Letting Go by Jane Garapick


I used to think I was proving how strong I was, how unselfish I was, and how worthy of love I was by refusing to give up on the ones who were incapable of giving me the love I was longing for.

I was so programmed to believe that love would conquer all that I couldn't see that there was nothing loving in the way I was allowing myself to be treated, all in the name of love.

I was blind to anything else except that this is what real love must be.

After all, I had always heard that anything worth having was worth fighting for. That to get to the good part, you had to go through the bad.

So I assumed that it was through giving so much of my own heart and soul that I would eventually be rewarded with the love I was searching for. That in unselfishly giving of all the love I had in my heart, I would receive the same kind of love back in return.

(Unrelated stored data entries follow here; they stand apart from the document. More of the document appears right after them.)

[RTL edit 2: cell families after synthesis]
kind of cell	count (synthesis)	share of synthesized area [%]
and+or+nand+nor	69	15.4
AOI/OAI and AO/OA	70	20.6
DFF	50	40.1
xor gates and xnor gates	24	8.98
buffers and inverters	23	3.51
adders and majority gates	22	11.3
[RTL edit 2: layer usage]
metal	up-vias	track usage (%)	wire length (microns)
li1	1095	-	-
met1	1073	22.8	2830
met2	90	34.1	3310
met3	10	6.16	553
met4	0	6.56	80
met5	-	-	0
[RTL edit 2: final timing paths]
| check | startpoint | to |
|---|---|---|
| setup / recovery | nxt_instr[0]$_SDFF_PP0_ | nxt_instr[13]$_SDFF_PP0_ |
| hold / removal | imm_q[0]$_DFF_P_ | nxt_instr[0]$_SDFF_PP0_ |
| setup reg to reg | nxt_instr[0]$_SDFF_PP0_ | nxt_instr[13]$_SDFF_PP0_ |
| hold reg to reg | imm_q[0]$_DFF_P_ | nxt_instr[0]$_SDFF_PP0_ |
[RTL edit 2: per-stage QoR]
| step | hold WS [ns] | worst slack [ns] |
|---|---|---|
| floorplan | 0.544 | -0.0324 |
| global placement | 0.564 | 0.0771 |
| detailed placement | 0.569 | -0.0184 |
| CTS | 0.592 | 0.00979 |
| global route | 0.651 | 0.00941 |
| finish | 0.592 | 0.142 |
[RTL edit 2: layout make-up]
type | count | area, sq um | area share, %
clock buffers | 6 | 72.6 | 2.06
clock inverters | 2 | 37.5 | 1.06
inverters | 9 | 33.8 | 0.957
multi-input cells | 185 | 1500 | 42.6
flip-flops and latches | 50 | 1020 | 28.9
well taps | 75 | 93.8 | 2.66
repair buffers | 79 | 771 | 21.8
File: src/rtl/noc_pkg.sv
// Shared router constants: port codes, crossbar select encoding, allocator state.
package noc_pkg;

  localparam int N_PORTS = 5;
  localparam int SEL_W   = 3;

  localparam logic [2:0] PORT_L   = 3'd0;
  localparam logic [2:0] PORT_N   = 3'd1;
  localparam logic [2:0] PORT_E   = 3'd2;
  localparam logic [2:0] PORT_S   = 3'd3;
  localparam logic [2:0] PORT_W   = 3'd4;
  localparam logic [2:0] SEL_IDLE = 3'd7;

  typedef enum logic {
    ST_IDLE   = 1'b0,
    ST_LOCKED = 1'b1
  } alloc_state_e;

  // Port index + 1, wrapping 4 -> 0.
  function automatic logic [2:0] wrap_inc(input logic [2:0] p);
    return (p == 3'd4) ? 3'd0 : p + 3'd1;
  endfunction

endpackage
**src/rtl/hsi_rx_crc_check.sv**
```systemverilog
// Receive-side CRC-16/CCITT-FALSE checker: strips the two trailing CRC bytes,
// forwards the payload through a 2-byte delay line and issues one verdict per frame.
`timescale 1ns/1ps
module hsi_rx_crc_check #(
  parameter int MAX_LEN = 1024
) (
  input  logic        clk,
  input  logic        rst,
  input  logic        in_valid,
  input  logic        in_sof,
  input  logic        in_eof,
  input  logic [7:0]  in_data,
  output logic        out_valid,
  output logic        out_sof,
  output logic        out_eof,
  output logic [7:0]  out_data,
  output logic        frame_done,
  output logic        frame_ok,
  output logic [1:0]  err_type,
  output logic [15:0] err_cnt
);

  typedef enum logic [1:0] {IDLE = 2'd0, RECV = 2'd1, DISCARD = 2'd2} state_t;

  localparam logic [15:0] MAX_LEN_W = 16'(MAX_LEN);
  localparam logic [1:0]  ERR_CRC   = 2'd0;
  localparam logic [1:0]  ERR_SHORT = 2'd1;
  localparam logic [1:0]  ERR_LONG  = 2'd2;
  localparam logic [1:0]  ERR_ABORT = 2'd3;

  function automatic logic [15:0] crc16_byte(input logic [15:0] crc_in, input logic [7:0] data);
    logic [15:0] c;
    c = crc_in;
    for (int i = 7; i >= 0; i--) begin
      if (c[15] ^ data[i]) c = {c[14:0], 1'b0} ^ 16'h1021;
      else                 c = {c[14:0], 1'b0};
    end
    return c;
  endfunction

  state_t      state_r, state_s;
  logic [15:0] crc_r, cnt_r;
  logic [7:0]  buf0_r, buf1_r;
  logic        sof_s, take_s, over_s;
  logic [15:0] crc_next_s;
  logic        out_valid_s, out_sof_s, out_eof_s, done_s, ok_s;
  logic [1:0]  err_s;

  // A sof byte reloads the CRC, so it always folds onto 0xFFFF regardless of state.
  assign sof_s      = in_valid & in_sof;
  assign take_s     = sof_s | (in_valid & (state_r == RECV));
  assign over_s     = in_valid & ~in_sof & (state_r == RECV) & (cnt_r >= MAX_LEN_W);
  assign crc_next_s = crc16_byte(sof_s ? 16'hFFFF : crc_r, in_data);

  // State register
  always_ff @(posedge clk or posedge rst) begin
    if (rst) state_r <= IDLE;
    else     state_r <= state_s;
  end

  // Next-state logic
  always_comb begin
    state_s = state_r;
    case (state_r)
      IDLE, DISCARD: begin
        if (sof_s)                                         state_s = in_eof ? IDLE : RECV;
        else if (state_r == DISCARD && in_valid && in_eof) state_s = IDLE;
        else                                               state_s = state_r;
      end
      RECV: begin
        if (sof_s)                 state_s = in_eof ? IDLE : RECV;
        else if (over_s)           state_s = in_eof ? IDLE : DISCARD;
        else if (in_valid && in_eof) state_s = IDLE;
        else                       state_s = RECV;
      end
      default: state_s = IDLE;
    endcase
  end

  // Output decode; forwarding starts once two bytes sit in the delay line
  always_comb begin
    out_valid_s = 1'b0;
    out_sof_s   = 1'b0;
    out_eof_s   = 1'b0;
    done_s      = 1'b0;
    ok_s        = 1'b0;
    err_s       = ERR_CRC;
    case (state_r)
      IDLE, DISCARD: begin
        if (sof_s && in_eof) begin
          done_s = 1'b1;
          err_s  = ERR_SHORT;
        end else begin
          done_s = 1'b0;
        end
      end
      RECV: begin
        if (sof_s) begin
          done_s = 1'b1;
          err_s  = ERR_ABORT;
        end else if (over_s) begin
          done_s = 1'b1;
          err_s  = ERR_LONG;
        end else if (in_valid && in_eof) begin
          done_s = 1'b1;
          if (cnt_r < 16'd2) begin
            err_s = ERR_SHORT;
          end else begin
            out_valid_s = 1'b1;
            out_eof_s   = 1'b1;
            out_sof_s   = (cnt_r == 16'd2);
            ok_s        = (crc_next_s == 16'h0000);
            err_s       = ERR_CRC;
          end
        end else if (in_valid && cnt_r >= 16'd2) begin
          out_valid_s = 1'b1;
          out_sof_s   = (cnt_r == 16'd2);
        end else begin
          out_valid_s = 1'b0;
        end
      end
      default: done_s = 1'b0;
    endcase
  end

  // CRC, saturating byte counter and the 2-byte delay line
  always_ff @(posedge clk or posedge rst) begin
    if (rst) begin
      crc_r  <= 16'hFFFF;
      cnt_r  <= 16'd0;
      buf0_r <= 8'h00;
      buf1_r <= 8'h00;
    end else if (take_s) begin
      crc_r <= crc_next_s;
      if (sof_s) begin
        cnt_r  <= 16'd1;
        buf0_r <= 8'h00;
        buf1_r <= in_data;
      end else begin
        cnt_r  <= (cnt_r == 16'hFFFF) ? cnt_r : cnt_r + 16'd1;
        buf0_r <= buf1_r;
        buf1_r <= in_data;
      end
    end
  end

  // Registered outputs and saturating error counter
  always_ff @(posedge clk or posedge rst) begin
    if (rst) begin
      out_valid  <= 1'b0;
      out_sof    <= 1'b0;
      out_eof    <= 1'b0;
      out_data   <= 8'h00;
      frame_done <= 1'b0;
      frame_ok   <= 1'b0;
      err_type   <= 2'd0;
      err_cnt    <= 16'd0;
    end else begin
      out_valid  <= out_valid_s;
      out_sof    <= out_sof_s;
      out_eof    <= out_eof_s;
      out_data   <= out_valid_s ? buf0_r : 8'h00;
      frame_done <= done_s;
      frame_ok   <= ok_s;
      err_type   <= (done_s && !ok_s) ? err_s : 2'd0;
      if (done_s && !ok_s && err_cnt != 16'hFFFF) err_cnt <= err_cnt + 16'd1;
    end
  end

endmodule
```
**config.mk**
```make
export PLATFORM = sky130hd
export DESIGN_NAME = hsi_rx_crc_check
export DESIGN_NICKNAME = d
export VERILOG_FILES = /design/src/rtl/hsi_rx_crc_check.sv
export SDC_FILE = /design/constraint.sdc
export NUM_CORES = 1
export LEC_CHECK = 0
export CAP_MARGIN = 20
export CORE_ASPECT_RATIO = 0.5
export CORE_MARGIN = 8
export CORE_UTILIZATION = 45
export DETAILED_ROUTE_END_ITERATION = 8
export GPL_ROUTABILITY_DRIVEN = 0
export HOLD_SLACK_MARGIN = 0.12
export PLACE_DENSITY = 0.63
export SYNTH_ARGS = -nofsm -noshare
export SYNTH_HDL_FRONTEND = slang
export SYNTH_SLANG_ARGS = --single-unit
```
**constraint.sdc**
```tcl
create_clock -name clk -period 3.5 [get_ports clk]
set_input_delay 0.7 -clock clk [delete_from_list [all_inputs] [get_ports clk]]
set_output_delay 0.7 -clock clk [all_outputs]
set_load 0.01 [all_outputs]
```
==> results.toml, run 1 <==
[status]
status = "completed"

[setup_path]
crit_arrival_ns = 3.25
crit_chain = "clkdlybuf4s50_1 > a21oi_2 > xnor2_2 > xor3_2 > mux2i_1 > or4_1 > nand2_1 > mux2_1"
crit_path_max_incr_delay_ns = 0.60
path_max_fanout = 3
cp-endpoint = "err_cnt[1]$_DFFE_PP0P_"
endpoint_kind = "flip-flop"
crit_start = "in_valid"
critPathKind = "in -> reg"
r2r_start = "crc_r[15]$_DFFE_PP1P_"
crit_required_ns = 3.72
crit-reg2reg-capture = "err_cnt[1]$_DFFE_PP0P_"
cp_slowest_cell = "or4_1"
rrSetupSlack_ns = 0.83
cp-start-kind = "primary input"
reg2regPathDepth = 7

[final_layout]
fin_util_pct = 56.99
finalInstanceArea_um2 = 4946
drive_gt1_share_pct = 12.94
antenna_cells = 0
areaGrowthSynthToFinish_pct = 23.61
nets = 467

[yosys]
synth_edf_count = 0
ys_warn_count = 0
ys_async_sr_fraction_pct = 100.0
syn_area_per_cell_um2 = 10.00
postSynthCellCount = 400
seq_area_frac_synth_pct = 51.16
syn-num-nets = 416
syn_area_um2 = 4001
ys_seq_elements = 81
synth_cell_types = 47
ys_dominant_reg_cell = "dfrtp_1"

[global_route]
grt_max_degree = 47
track_usage_pct = 15.49
grt_pass1_vias = 2984
grt_pass1_wl_um = 15120
grt.overflow.total = 0
antenna_found_initial = 0

[routing]
finalWirelength_um = 8825
first_pass_iters = 4
avgViaCountPerCell = 5.241
vias = 3003
drcViolationCount = 0
drt-initial-drc-count = 149
drtAntennaViolNets = 0
wl_per_cell_um = 15.40

[pwr]
cellLeakagePower_uw = 0.002162
ir_drop_v = 0.0003032
powerDensity_nw_per_um2 = 686.1

[floorplan]
dieArea_um2 = 12350
core_um2 = 8678
ios = 44
start_util_pct = 46.11
die_h_um = 82.68
fp-row-count = 24
die_w_um = 149.4

[timing]
fin_worst_skew_ns = 0.007079
fin_crit_ns = 3.030
final_max_slew_viol_count = 0
setup_viol = 0
fin_crit_sh_pct = 86.56
setup_tns_ns = 0
hold_viol = 0
grt_setup_unrepaired = "no"
max_slew_margin_pct = 53.00
tightestPinTransition_ns = 0.6996
max_freq_mhz = 330.1

[clocking]
clockBufferDepth = 2
cts.sinks = 81
clkSlewWorstSetupHoldPaths_ns = 0.06
htreeDepth = 3
cts-buffers-inserted = 9
cts_resized = 0
cts-hold-fix-buffers = 0
postCtsSetupBuffers = 0
clock-root-buffer = "clkbuf_16"
insertion_delay_ns = 0.34
cts_tree = "yes"

[placed_design]
post_dp_cell_area_um2 = 4639
dp_hpwl_um = 6192
port_buffers = 43

[job]
maxCapViolations = 0

[min_path]
holdCritPathClass = "reg -> reg"
==> sequential cells by signal (all words and copies together), names as in the netlist, 2 cells and up <==
name,count
err_type,2
buf1_r,8
cnt_r,16
crc_r,16
err_cnt,16
out_data,8
buf0_r,8
state_r,2
==> metal layers <==
| layer | track usage (%) | wire length [um] |
|---|---|---|
| met5 | 0 | 0 |
| met4 | 4.795 | 43 |
| met3 | 4.513 | 377 |
| met2 | 25.09 | 4113 |
| met1 | 19.97 | 4290 |
==> final cells by class <==
cell class	instances	area, um2
tap	117	146.4
clock inverter	6	67.56
timing repair buffer	62	585.6
multi-input combinational	292	1842
sequential	81	2047
fill	758	3732
clock buffer	10	239.0
inverter	5	18.77
==> power breakdown <==
part	switching, uW	total, uW	internal [uW]
combinational	526	1080	551
sequential	184	1360	1170
clock	386	959	573
total	1100	3390	2300
==> kinds of logic (layout without fill, tap and decap cells) <==
family / Yosys count / in the layout / synth area share (%)
AOI/OAI and AO/OA: 50 / 50 / 8.067
xor gates and xnor gates: 65 / 65 / 15.54
adders and majority gates: 3 / 3 / 0.9382
buffers and inverters: 27 / 83 / 2.908
DFF: 81 / 81 / 51.16
muxes: 3 / 3 / 0.7817
and+or+nand+nor: 171 / 171 / 20.61
==> Yosys cell counts, drive strengths merged, types with 3 or more instances <==
cell type	number	area share (%)
dfrtp	65	41
nand2	51	4.8
xnor2	42	9.4
nor2	40	3.8
nand3	21	2.6
o21ai	21	2.6
xor2	21	5.0
dfstp	16	11
clkbuf	14	1.3
nand4	14	2.2
and2	11	1.7
and3	9	1.4
nor3	9	1.1
a22o	8	1.8
buf	8	1.1
a31oi	7	1.1
inv	5	0.47
a21oi	4	0.59
ha	3	0.94
==> placed cells by master (no fill, tap or decap), drive strengths merged, types with 2 or more instances in the layout <==
master         instances
dfstp                 16
o21ai                 21
o21a                   2
clkdlybuf4s50         43
nor2                  40
clkbuf                10
and4                   2
and2                  11
buf                   19
nand4                 14
o211ai                 2
dfrtp                 65
a31oi                  7
mux2i                  2
nand2b                 2
inv                    5
nor4                   2
clkinv                 3
clkinvlp               2
ha                     3
o31ai                  2
nand3                 21
nand3b                 2
xnor2                 42
nor3                   9
xor2                  21
a21oi                  4
and3                   9
nand2                 51
a22o                   8
nor2b                  2
==> per-stage QoR <==
| stage | setup WS (ns) | hold WS, ns | instances | power, uW |
|---|---|---|---|---|
| final | 0.4705 | 0.4812 | 573 | 3393 |
| after global routing | 0.3476 | 0.4965 | 573 | 3602 |
| after CTS | 0.4830 | 0.4853 | 573 | 3421 |
| after detailed placement | 0.1327 | 0.4709 | 557 | 2448 |
| after global placement | 0.1926 | 0.4591 | 557 | 2409 |
| after floorplan | 0.6406 | 0.4461 | 400 | 2088 |
==> critical path: cells and delay by family <==
family                    cells  cell delay, ns
and+or+nand+nor               2            0.74
xor gates and xnor gates      2            0.72
muxes                         2            0.48
AOI/OAI and AO/OA             1            0.09
buffers and inverters         1            0.52
==> worst min path at each step <==
stage / startpoint / endpoint / slack [ns] / cells after the start
floorplan: buf1_r[0]$_DFFE_PP0P_ / buf1_r[0]$_DFFE_PP0P_ / 0.45 / 2
CTS: buf0_r[4]$_DFFE_PP0P_ / out_data[4]$_DFF_PP0_ / 0.49 / 1
global route: buf0_r[4]$_DFFE_PP0P_ / out_data[4]$_DFF_PP0_ / 0.50 / 1
global placement: buf1_r[3]$_DFFE_PP0P_ / buf1_r[3]$_DFFE_PP0P_ / 0.46 / 2
finish: buf1_r[3]$_DFFE_PP0P_ / buf1_r[3]$_DFFE_PP0P_ / 0.48 / 2
detailed placement: buf1_r[3]$_DFFE_PP0P_ / buf1_r[3]$_DFFE_PP0P_ / 0.47 / 2
No activity file was read; power rests on OpenSTA's default activity.
==> inputs of run 2 (changes only) <==
--- a/config.mk
+++ b/config.mk
@@ -10,9 +10,10 @@
 export CORE_MARGIN = 8
 export CORE_UTILIZATION = 45
 export DETAILED_ROUTE_END_ITERATION = 8
+export DONT_BUFFER_PORTS = 1
 export GPL_ROUTABILITY_DRIVEN = 0
 export HOLD_SLACK_MARGIN = 0.12
-export PLACE_DENSITY = 0.63
+export PLACE_DENSITY = 0.57
 export SYNTH_ARGS = -nofsm -noshare
 export SYNTH_HDL_FRONTEND = slang
 export SYNTH_SLANG_ARGS = --single-unit
==> run 2 against run 1 <==
  * First-iteration DRC count is 16% higher
  * Die area stayed put
  * Setup slack better by 0.29 ns
  * Flip-flop and latch count stayed put
  * Power is 0.80% lower
  * Sequential share of layout area is 4.6 points higher
  * Non-clock buffer count is 56 lower
  * Register-to-register slack worse by 0.07 ns
  * Wire length is 3.5% lower
  * Highest routed layer unchanged
  * Clock-buffer cell count is 1 lower
  * Utilization is 5.7 points lower
  * Cell count is 9.9% lower
==> results.toml, run 2 (synthesis gave the netlist of run 1 again) <==
[status]
status = "completed"

[routing]
wl_per_cell_um = 16.50
finalWirelength_um = 8514
route.met3.wl_um = 538
highest_layer = "met4"
first_pass_iters = 4
avgViaCountPerCell = 5.444
drt-initial-drc-count = 173
drtAntennaViolNets = 0
met2WireLength_um = 3786
drt-met1-wl_um = 4078
drcViolationCount = 0
vias = 2809

[setup_path]
crit_path_max_incr_delay_ns = 0.58
crit_required_ns = 3.74
crit_arrival_ns = 2.98
critPathKind = "reg -> reg"
cp-start-kind = "flip-flop"
endpoint_kind = "flip-flop"
crit_chain = "a21oi_2 > xnor2_2 > xor3_2 > mux2i_1 > or4_1 > buf_4 > nand3_1 > xnor2_1"
cp_slowest_cell = "or4_1"
path_max_fanout = 14

[placed_design]
dp_slack_ns = 0.4723
dp.cells = 501
post_dp_cell_area_um2 = 4111
dp_hpwl_um = 5867
port_buffers = 0

[timing]
final_max_slew_viol_count = 0
fin_ws_ns = 0.7593
fin_crit_ns = 2.741
setup_viol = 0
fin_crit_sh_pct = 78.31
max_slew_margin_pct = 42.67
fin_worst_skew_ns = 0.008288
grt_setup_unrepaired = "no"
setup_tns_ns = 0
tightestPinTransition_ns = 0.8586
hold_viol = 0
max_freq_mhz = 364.9

[clocking]
clkSlewWorstSetupHoldPaths_ns = 0.07
insertion_delay_ns = 0.34
clockBufferDepth = 2
cts_tree = "yes"
clock-root-buffer = "clkbuf_16"
postCtsSetupBuffers = 0
cts_resized = 0
cts-hold-fix-buffers = 0
cts-buffers-inserted = 9
cts.sinks = 81
htreeDepth = 3

[floorplan]
start_util_pct = 46.11
die_w_um = 149.4
core_um2 = 8678
dieArea_um2 = 12350
ios = 44
die_h_um = 82.68
fp-row-count = 24

[pwr]
cellLeakagePower_uw = 0.001962
ir_drop_v = 0.0003024
powerDensity_nw_per_um2 = 756.2

[final_layout]
finalInstanceArea_um2 = 4452
nets = 411
fin_cells = 516
drive_gt1_share_pct = 11.28
final_cell_mix = "65 x dfrtp_1, 51 x nand2_1, 41 x xnor2_1, 40 x nor2_1, 21 x nand3_1"
areaGrowthSynthToFinish_pct = 11.26
mostFrequentLayoutCell = "dfrtp_1"
n_fill_cell = 787
top_regs = "cnt_r: 16 flops, crc_r: 16 flops, err_cnt: 16 flops"
antenna_cells = 0
fin_util_pct = 51.30

[global_route]
grt.overflow.total = 0
grt_max_degree = 47
grt_pass1_vias = 2694
antenna_found_initial = 0
grt_pass1_wl_um = 14100
track_usage_pct = 14.71

[min_path]
holdCritPathClass = "in -> async"

[job]
maxCapViolations = 0
[run 2: changes by cell type in the layout (fill, tap and decap cells not counted), sizes merged]
cell	delta
inv	+1
clkbuf	-1
clkinvlp	-1
clkinv	-2
buf	-13
clkdlybuf4s50	-43
bufinv	+2
[run 2: path summary, 6_finish.rpt]
| check | start | slack [ns] | cells past startpoint | to |
|---|---|---|---|---|
| setup / recovery | crc_r[15]$_DFFE_PP1P_ | 0.76 | 8 | err_cnt[4]$_DFFE_PP0P_ |
| hold / removal | rst | 0.42 | 1 | err_type[1]$_DFF_PP0_ |
| setup reg to reg | crc_r[15]$_DFFE_PP1P_ | 0.76 | 8 | err_cnt[4]$_DFFE_PP0P_ |
| hold reg to reg | buf1_r[1]$_DFFE_PP0P_ | 0.48 | 2 | buf1_r[1]$_DFFE_PP0P_ |
| max in group asynchronous | rst | 2.38 | 2 | buf0_r[5]$_DFFE_PP0P_ |
| min in group clk | in_eof | 0.47 | 1 | state_r[1]$_DFFE_PP0P_ |
[run 2: critical path: cells and delay by family, from the launching register on]
kind / cells / cell delay (ns)
xor gates and xnor gates: 3 / 0.92
AOI/OAI and AO/OA: 1 / 0.05
buffers and inverters: 1 / 0.22
DFF: 1 / 0.56
and+or+nand+nor: 2 / 0.69
muxes: 1 / 0.19
[run 2: layer usage]
metal  global-route usage [%]  vias up
met2                    22.37       72
met5                        0        -
met1                    19.19     1373
met3                    5.873       12
met4                    4.196        0
li1                         -     1352
[run 2: report_power, final]
group | internal, uW | total (uW) | switching [uW]
registers | 1170 | 1390 | 216
clock network | 696 | 1070 | 376
logic | 437 | 906 | 469
[run 2: layout make-up]
class	instances	area (um2)	share of cell area, %
clock inverter	6	115.1	2.586
tap	117	146.4	3.288
multi-input combinational	292	1842	41.37
inverter	5	18.77	0.4216
clock buffer	9	225.2	5.059
timing repair buffer	6	57.56	1.293
sequential	81	2047	45.98
[run 2: metrics by stage]
stage	hold WS (ns)	total power, uW
after floorplan	0.4461	2088
after global placement	0.4638	2274
after detailed placement	0.4646	2299
after CTS	0.4478	3395
after global routing	0.4583	3586
final	0.4235	3366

I resolved to never give up.
Little did I know at the time that this was a fantasy, not reality.

Little by little, unbeknownst to me, I was chipping away at whatever self-esteem I had left.

All in the name of love.

All because I thought I had to prove something – that this was a test – to prove that I was loveable.

I can't even tell you how much I missed the mark. The harder I tried, the more I did in the name of love, the lonelier and the sadder I felt.

There had to be something wrong with me, was my only conclusion.

Wasn't this what my mom had done, and her mom, and her mother before her? Wasn't this what all the women down through the generations before me had done?

Give, give and give some more. So unselfishly of themselves until they didn't even recognize who they were.

Yes, this was the legacy I carried within me. We give and we give and we give some more. Until it hurts, and even then we excuse the pain away, we excuse their reasons away, and we keep on giving some more.

I had repeated this pattern so perfectly; I couldn't understand why it wasn't working for me like it had for them.

They had found love. They had men who loved them, who committed to them, who stayed with them through thick and thin. Why wasn't the same true for me?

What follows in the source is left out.